Exercise directions ▸
In the records below, find every line with the word "placement" and copy it.

Stored data:
......

`src/rtl/stg_mo_dseq.sv`:
```
// Data-memory beat sequencer: splits each 24/48-bit load or store into one or
// two 24-bit memory beats and reassembles 48-bit load results.
module stg_mo_dseq #(
  parameter int ADDR_W = 48,
  parameter int WORD_W = 24
) (
  input  logic                  iw_clk,
  input  logic                  iw_rst,
  input  logic                  iw_req,
  input  logic                  iw_we,
  input  logic                  iw_is48,
  input  logic [ADDR_W-1:0]     iw_addr,
  input  logic [2*WORD_W-1:0]   iw_wdata,
  output logic                  ow_stall,
  output logic [2*WORD_W-1:0]   or_rdata,
  output logic                  or_rvalid,
  output logic                  ow_mem_en,
  output logic                  ow_mem_we,
  output logic [ADDR_W-1:0]     ow_mem_addr,
  output logic [WORD_W-1:0]     ow_mem_wdata,
  input  logic [WORD_W-1:0]     iw_mem_rdata
);

  // Handshake: a request is taken on the rising edge when iw_req=1 and
  // ow_stall=0; while ow_stall=1 the upstream must hold its request.
  typedef enum logic [1:0] {
    S_IDLE = 2'd0,
    S_LO   = 2'd1,
    S_HI   = 2'd2,
    S_WAIT = 2'd3
  } state_t;

  state_t                state_q, state_d;
  logic                  we_q, we_d;
  logic                  is48_q, is48_d;
  logic [ADDR_W-1:0]     addr_q, addr_d;
  logic [2*WORD_W-1:0]   wdata_q, wdata_d;
  logic [WORD_W-1:0]     rlo_q, rlo_d;
  logic [2*WORD_W-1:0]   rdata_q, rdata_d;
  logic                  rvalid_q, rvalid_d;

  always_comb begin
    state_d      = state_q;
    we_d         = we_q;
    is48_d       = is48_q;
    addr_d       = addr_q;
    wdata_d      = wdata_q;
    rlo_d        = rlo_q;
    rdata_d      = rdata_q;
    rvalid_d     = 1'b0;
    ow_mem_en    = 1'b0;
    ow_mem_we    = 1'b0;
    ow_mem_addr  = '0;
    ow_mem_wdata = '0;

    case (state_q)
      S_IDLE: begin
        if (iw_req) begin
          we_d    = iw_we;
          is48_d  = iw_is48;
          addr_d  = iw_addr;
          wdata_d = iw_wdata;
          state_d = S_LO;
        end
      end
      S_LO: begin
        ow_mem_en    = 1'b1;
        ow_mem_we    = we_q;
        ow_mem_addr  = addr_q;
        ow_mem_wdata = wdata_q[WORD_W-1:0];
        if (is48_q)     state_d = S_HI;
        else if (!we_q) state_d = S_WAIT;
        else            state_d = S_IDLE;
      end
      S_HI: begin
        // Address wraps modulo 2^ADDR_W at the top of memory.
        ow_mem_en    = 1'b1;
        ow_mem_we    = we_q;
        ow_mem_addr  = addr_q + ADDR_W'(1);
        ow_mem_wdata = wdata_q[2*WORD_W-1:WORD_W];
        if (!we_q) rlo_d = iw_mem_rdata;
        state_d = we_q ? S_IDLE : S_WAIT;
      end
      S_WAIT: begin
        if (is48_q) rdata_d = {iw_mem_rdata, rlo_q};
        else        rdata_d = {{WORD_W{1'b0}}, iw_mem_rdata};
        rvalid_d = 1'b1;
        state_d  = S_IDLE;
      end
      default: state_d = S_IDLE;
    endcase
  end

  always_ff @(posedge iw_clk) begin
    if (iw_rst) begin
      state_q  <= S_IDLE;
      we_q     <= 1'b0;
      is48_q   <= 1'b0;
      addr_q   <= '0;
      wdata_q  <= '0;
      rlo_q    <= '0;
      rdata_q  <= '0;
      rvalid_q <= 1'b0;
    end else begin
      state_q  <= state_d;
      we_q     <= we_d;
      is48_q   <= is48_d;
      addr_q   <= addr_d;
      wdata_q  <= wdata_d;
      rlo_q    <= rlo_d;
      rdata_q  <= rdata_d;
      rvalid_q <= rvalid_d;
    end
  end

  assign ow_stall  = (state_q != S_IDLE);
  assign or_rdata  = rdata_q;
  assign or_rvalid = rvalid_q;

endmodule

```
`config.mk`:
```
export PLATFORM = sky130hd
export DESIGN_NAME = stg_mo_dseq
export DESIGN_NICKNAME = d
export VERILOG_FILES = /design/src/rtl/stg_mo_dseq.sv
export SDC_FILE = /design/constraint.sdc
export NUM_CORES = 1
export LEC_CHECK = 0
export CAP_MARGIN = 20
export CORE_MARGIN = 2
export CORE_UTILIZATION = 51
export DETAILED_ROUTE_END_ITERATION = 8
export GPL_ROUTABILITY_DRIVEN = 0
export PLACE_DENSITY = 0.95
export SYNTH_ARGS = -nofsm -noshare
export SYNTH_HDL_FRONTEND = slang
export SYNTH_SLANG_ARGS = --single-unit
export TNS_END_PERCENT = 5
```
`constraint.sdc`:
```
create_clock -name iw_clk -period 4.3 [get_ports iw_clk]
set_clock_uncertainty 0.2 [all_clocks]
set_input_delay 0.645 -clock iw_clk [delete_from_list [all_inputs] [get_ports iw_clk]]
set_output_delay 0.645 -clock iw_clk [all_outputs]
set_load 0.05 [all_outputs]
```
* Word level (Yosys, flattened, before mapping)
Cells that the tools add are included.
** Operators by class
- Add/subtract/negate cells :: 1
- $mul :: 0
- Div/mod/pow operators :: 0
- $lt $le $gt $ge :: 0
- Eq/ne operators :: 4
- Shift operators :: 0
- Multiplexer cells :: 10
- Bitwise operators :: 1
- Reduce and logical (&&, ||, !) cells :: 5
** Operators by type and width (count)
- case mux 48 bit (2 select lines) :: 1
- adder 48 x 1 -> 48 bit, second input constant :: 1
- 2-to-1 mux 48 bit :: 1
- case mux 24 bit (2 select lines) :: 1
- case mux 2 bit (4 select lines) :: 1
- 2-to-1 mux 2 bit :: 3
- == test 2 bit, second input constant :: 2
- AND reduction 2 bit :: 2
- 2-to-1 mux 1 bit :: 3
- == test 2 x 1 -> 1 bit, second input constant :: 1
- zero test 2 bit :: 1
- inequality test 2 bit, second input constant :: 1
- nonzero test 2 bit :: 1
- OR reduction 2 bit :: 1
- NOT 1 bit :: 1
** Word-level totals
- Bits in registers :: 173
- Latch bits :: 0
- RAM bits :: 0
- Memory bits (read-only) :: 0
- Input port bits :: 125
- Output and inout bits :: 124
- Logic and storage cells :: 29
- Memories kept :: 0

* Logic depth before layout (Yosys ltp)
- Depth in word-level cells :: 3
- Depth in mapped cells :: 9
- Mapped depth without buffers :: 7

* Worst setup path before layout
OpenSTA, ideal clock, no wires.
- Path kind :: reg-to-output
- From :: register state_q[1]
- To :: output ow_mem_addr[22]
- Data arrival time :: 3.352 ns
- Data required time :: 3.455 ns
- Slack :: 0.103 ns
- Stages on the path, launching flop included :: 7
- Buffers on the path :: 2
- Cells stage by stage :: dfxtp_1 -> inv_1 -> ha_1 -> clkbuf_1 -> nand2_1 -> clkbuf_1 -> o41ai_1
** Between the ends
- Longest elaborated chain between the ends :: 2
- Elaborated cells between the ends (all ways) :: 3
- Classes of those cells :: 2 x eq/ne; 1 x mux
** RTL lines
- start: declaration :: line 33 : state_t state_q, state_d;
- start signal: assignment :: line 105 : state_q <= state_d;
- == test 2 bit or == test 2 x 1 -> 1 bit (tied branches) :: line 56 : case (state_q)
- case mux 48 bit (2 select lines) * :: line 56
- end: declaration :: line 19 : output logic [ADDR_W-1:0] ow_mem_addr,
Every way passes the cells marked *; elsewhere a longest branch is shown, timed or not.

* Worst setup path in the final report
- From :: register addr_q[0]
- To :: output ow_mem_addr[26]
** Between the ends
- Longest elaborated chain between the ends :: 2
** RTL lines
- start: declaration :: line 36 : logic [ADDR_W-1:0] addr_q, addr_d;
- start signal: assignment :: line 108 : addr_q <= addr_d;
- adder 48 x 1 -> 48 bit :: line 79 : ow_mem_addr = addr_q + ADDR_W'(1);
- case mux 48 bit (2 select lines) :: line 56
Every way passes these cells.

==> metrics.sh <==
TIMING.CRITICAL_PATH.REQUIRED_NS=3.45
WORST_IR_DROP_VDD_mV=0.298
SYNTHARSTFLOPSHARE=0
STATUS='finished, final reports clean'
CLOCK_PIN_SLEW_ON_THE_WORST_SETUP_AND_HOLD_PATHS_NS=0.07
DIE-WIDTH_UM=132
TIMING.HOLD.WORST.CLASS='flop to flop'
NETS=1427
WORSTMARGINPINSLEW_NS=1.06
FINAL.FILL_COUNT=1098
FINALCRITICALPERIOD_NS=3.98
NUMBER_OF_ANTENNA_VIOLATIONS_AT_THE_FIRST_CHECK_IN_GLOBAL_ROUTING=0
VIAS_IN_THE_FIRST_GLOBAL_ROUTE=8447
MULTI_INPUT_COMB_AREA_MM2=0.00447
FINAL-MAX-SLEW-VIOLATION-COUNT=0
IO_PINS=249
HOLD_VIOL_FINAL=0
SYNTH.YOSYS.WARNINGS=0
DRT_ITER0_DRC=941
NETLIST.AREA_LEADER.SHARE=0.415
SYNTHFLOPTYPE='sky130_fd_sc_hd__dfxtp_1'
CLK-INSERTION-DELAY-LATE_NS=0.43
COUNT_OF_UNIQUE_LIBRARY_CELLS_INSTANTIATED_BY_YOSYS=53
AREA_DELTA_SYNTH_FINAL_PCT=43.1
REGAREA_MM2=0.00346
RSZ0062_AT_GRT='false'
GRT-OVFL-TOTAL=0
FLOORPLAN.DIE_AREA_MM2=0.0174
SYN-CELL-AREA_MM2=0.00834
ROUTED_VIA_DENSITY=5.90
ANT_NETS=0
SYNTH_AREA_LEADERS='sky130_fd_sc_hd__dfxtp_1 42%, sky130_fd_sc_hd__nand2_1 12%, sky130_fd_sc_hd__a21oi_1 9.5%'
STDCELL_COUNT=1525
POST-ROUTE-DRC-COUNT=0
ROW_COUNT=46
YOSYSMOSTFREQUENTCELL='sky130_fd_sc_hd__nand2_1'
SYNTH_ENABLE_FLOP_CELLS=0
DPL.HPWL_UM=17700
SYNTH_CELLS=1111
SYNTHESIS.NETS=1242
SYNTH_LARGEST_AREA_CELL='sky130_fd_sc_hd__dfxtp_1'
POST_ROUTE_CELLS_DRIVE_ABOVE_1_SHARE=0.0794
DIE_H_UM=132
CTS_BUFFERS=17
REPORT.FINAL.SETUP_VIOL=0
CLOCK_TREE.ROOT_CELL='sky130_fd_sc_hd__clkbuf_16'
DRT-WIRELENGTH-PER-CELL_UM=17.4
GRT.TOTAL_USAGE=0.297
AVGSYNTHCELLAREA_UM2=7.51
DETAIL_ROUTE.WIRELENGTH_UM=26500
CTS.SINK_COUNT=173
PATH_MAX_FANOUT=14
CLOCK_TREE_FROM_TRITONCTS='done'
SYNTHTOPCELLSBYCOUNT='275 x sky130_fd_sc_hd__nand2_1, 173 x sky130_fd_sc_hd__dfxtp_1, 158 x sky130_fd_sc_hd__a21oi_1'
TIMING.CRITICAL_PATH.TO_TYPE='output port'
LEAKAGE_POWER_OF_THE_DESIGN_nW=4.19
SETUP_TNS_NS=0
SYNTH_SEQ_CELLS=173
POSTCTSSETUPBUFFERS=0
GRT_START_MAX_NET_PINS=99
WORSTPATHARRIVAL_NS=3.13
MAX_FREQ_MHz=251
COREAREA_MM2=0.0159
POST-ROUTE-PERIOD-UTIL=0.925
MAX-SLEW-MARGIN-REL=0.294
POWER_DENSITY_mW_PER_MM2=358
GRT_PASS1_WL_UM=42500
NUM_VIAS=9001
PORT_BUFFERS=248
CTS-HTREE-LEVELS=4
PATH_CLASS='flop to output port'
DRT_PRE_ANTENNA_ITERS=6
MAX_CAP_VIOL_COUNT=0
PLACE.DETAILED.INSTANCES=1493
MAX-CLOCK-PATH-BUFFERS=2
SETUP.WORST_PATH.START_CLASS='flop'
COUNT_OF_HOLD_FIX_BUFFERS_INSERTED_AT_CTS=0
SYNTH_SEQ_AREA_SHARE=0.415
ANTENNA_CELLS_INSERTED=0
INITIAL_UTILIZATION=0.523
POST_CTS_RESIZE_COUNT=0
-- cells in the final DEF, fill, tap and decap left out, drive strengths merged, types with 4 or more instances in the layout --
master / netlist / routed
a211oi: 25 / 25
a21boi: 7 / 7
a21o: 6 / 6
a21oi: 158 / 158
a22oi: 25 / 25
a31oi: 20 / 20
a41oi: 6 / 6
and2: 12 / 12
and3: 9 / 9
buf: 13 / 60
clkbuf: 82 / 18
clkdlybuf4s50: 0 / 201
dfxtp: 173 / 173
ha: 6 / 6
inv: 15 / 23
mux2i: 25 / 25
nand2: 275 / 275
nand2b: 4 / 4
nand3: 23 / 23
nand4: 16 / 16
nor2: 66 / 66
nor2b: 50 / 50
nor4: 11 / 11
o211ai: 5 / 5
o21ai: 24 / 24
o311ai: 6 / 6
o31ai: 9 / 9
or3: 5 / 5
or4: 5 / 5
-- kinds of logic after synthesis --
logic type | synth area share
buffers and inverters | 0.0511
and+or+nand+nor | 0.271
DFF | 0.415
AOI/OAI and AO/OA | 0.224
adders and majority gates | 0.00900
muxes | 0.0300
-- per-stage QoR --
step / total power, mW / cell area (um^2) / setup slack (ns) / util / hold WS [ns]
after floorplan: 2.29 / 8340 / 0.103 / - / 0.236
after CTS: 4.28 / 11900 / 0.382 / 0.749 / 0.255
final: 4.27 / 11900 / 0.322 / 0.749 / 0.255
after global placement: 2.62 / 11300 / 0.946 / 0.709 / 0.241
after global routing: 4.43 / 11900 / 0.115 / 0.749 / 0.274
after detailed placement: 2.64 / 11300 / 0.858 / 0.709 / 0.246
-- critical path: stages (launching register included) --
cell and delay [ns]:
sky130_fd_sc_hd__dfxtp_1 0.44, sky130_fd_sc_hd__ha_1 0.25, sky130_fd_sc_hd__nand4_1 0.19, sky130_fd_sc_hd__nor4_4 0.37
sky130_fd_sc_hd__and2_0 0.67, sky130_fd_sc_hd__nand3_1 0.14, sky130_fd_sc_hd__o21ai_0 0.45, sky130_fd_sc_hd__buf_12 0.20
-- final timing paths --
kind / start / end / slack (ns) / cells after the start
worst min register to register: wdata_q[23]$_SDFFE_PP0P_ / wdata_q[23]$_SDFFE_PP0P_ / 0.25 / 2
worst max register to register: state_q[0]$_SDFFE_PP0P_ / rlo_q[5]$_SDFFE_PP0P_ / 1.75 / 6
worst max-delay path: addr_q[0]$_SDFFE_PP0P_ / ow_mem_addr[26] / 0.32 / 7
worst min-delay path: wdata_q[23]$_SDFFE_PP0P_ / wdata_q[23]$_SDFFE_PP0P_ / 0.25 / 2
-- state kept, by name, indices dropped and copies added, names as in the netlist --
name / cells
is48_q: 1
addr_q: 48
we_q: 1
wdata_q: 48
rlo_q: 24
or_rvalid: 1
state_q: 2
or_rdata: 48
-- metal layers --
metal	vias to the layer above	GRT usage	wire [um]	part of all wire
met1	4164	0.356	10100	0.38
met4	0	0.138	993	0.038
li1	4240	-	-	-
met3	94	0.0761	2440	0.092
met5	-	0	0	0
met2	503	0.499	12900	0.49
-- where the power goes --
part | internal (mW) | switching (mW)
clock network | 0.942 | 0.709
registers | 1.69 | 0.0969
logic | 0.341 | 0.490
total | 2.98 | 1.30
-- cell type report --
class | count | share of cell area
well taps | 216 | 0.0226
inverters | 16 | 0.00503
flip-flops and latches | 173 | 0.290
multi-input cells | 827 | 0.374
clock inverters | 14 | 0.0167
clock buffers | 18 | 0.0359
repair buffers | 261 | 0.256
(Power assumes the default switching activity.)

......

Answer for this exercise ▸
after global placement: 2.62 / 11300 / 0.946 / 0.709 / 0.241
after detailed placement: 2.64 / 11300 / 0.858 / 0.709 / 0.246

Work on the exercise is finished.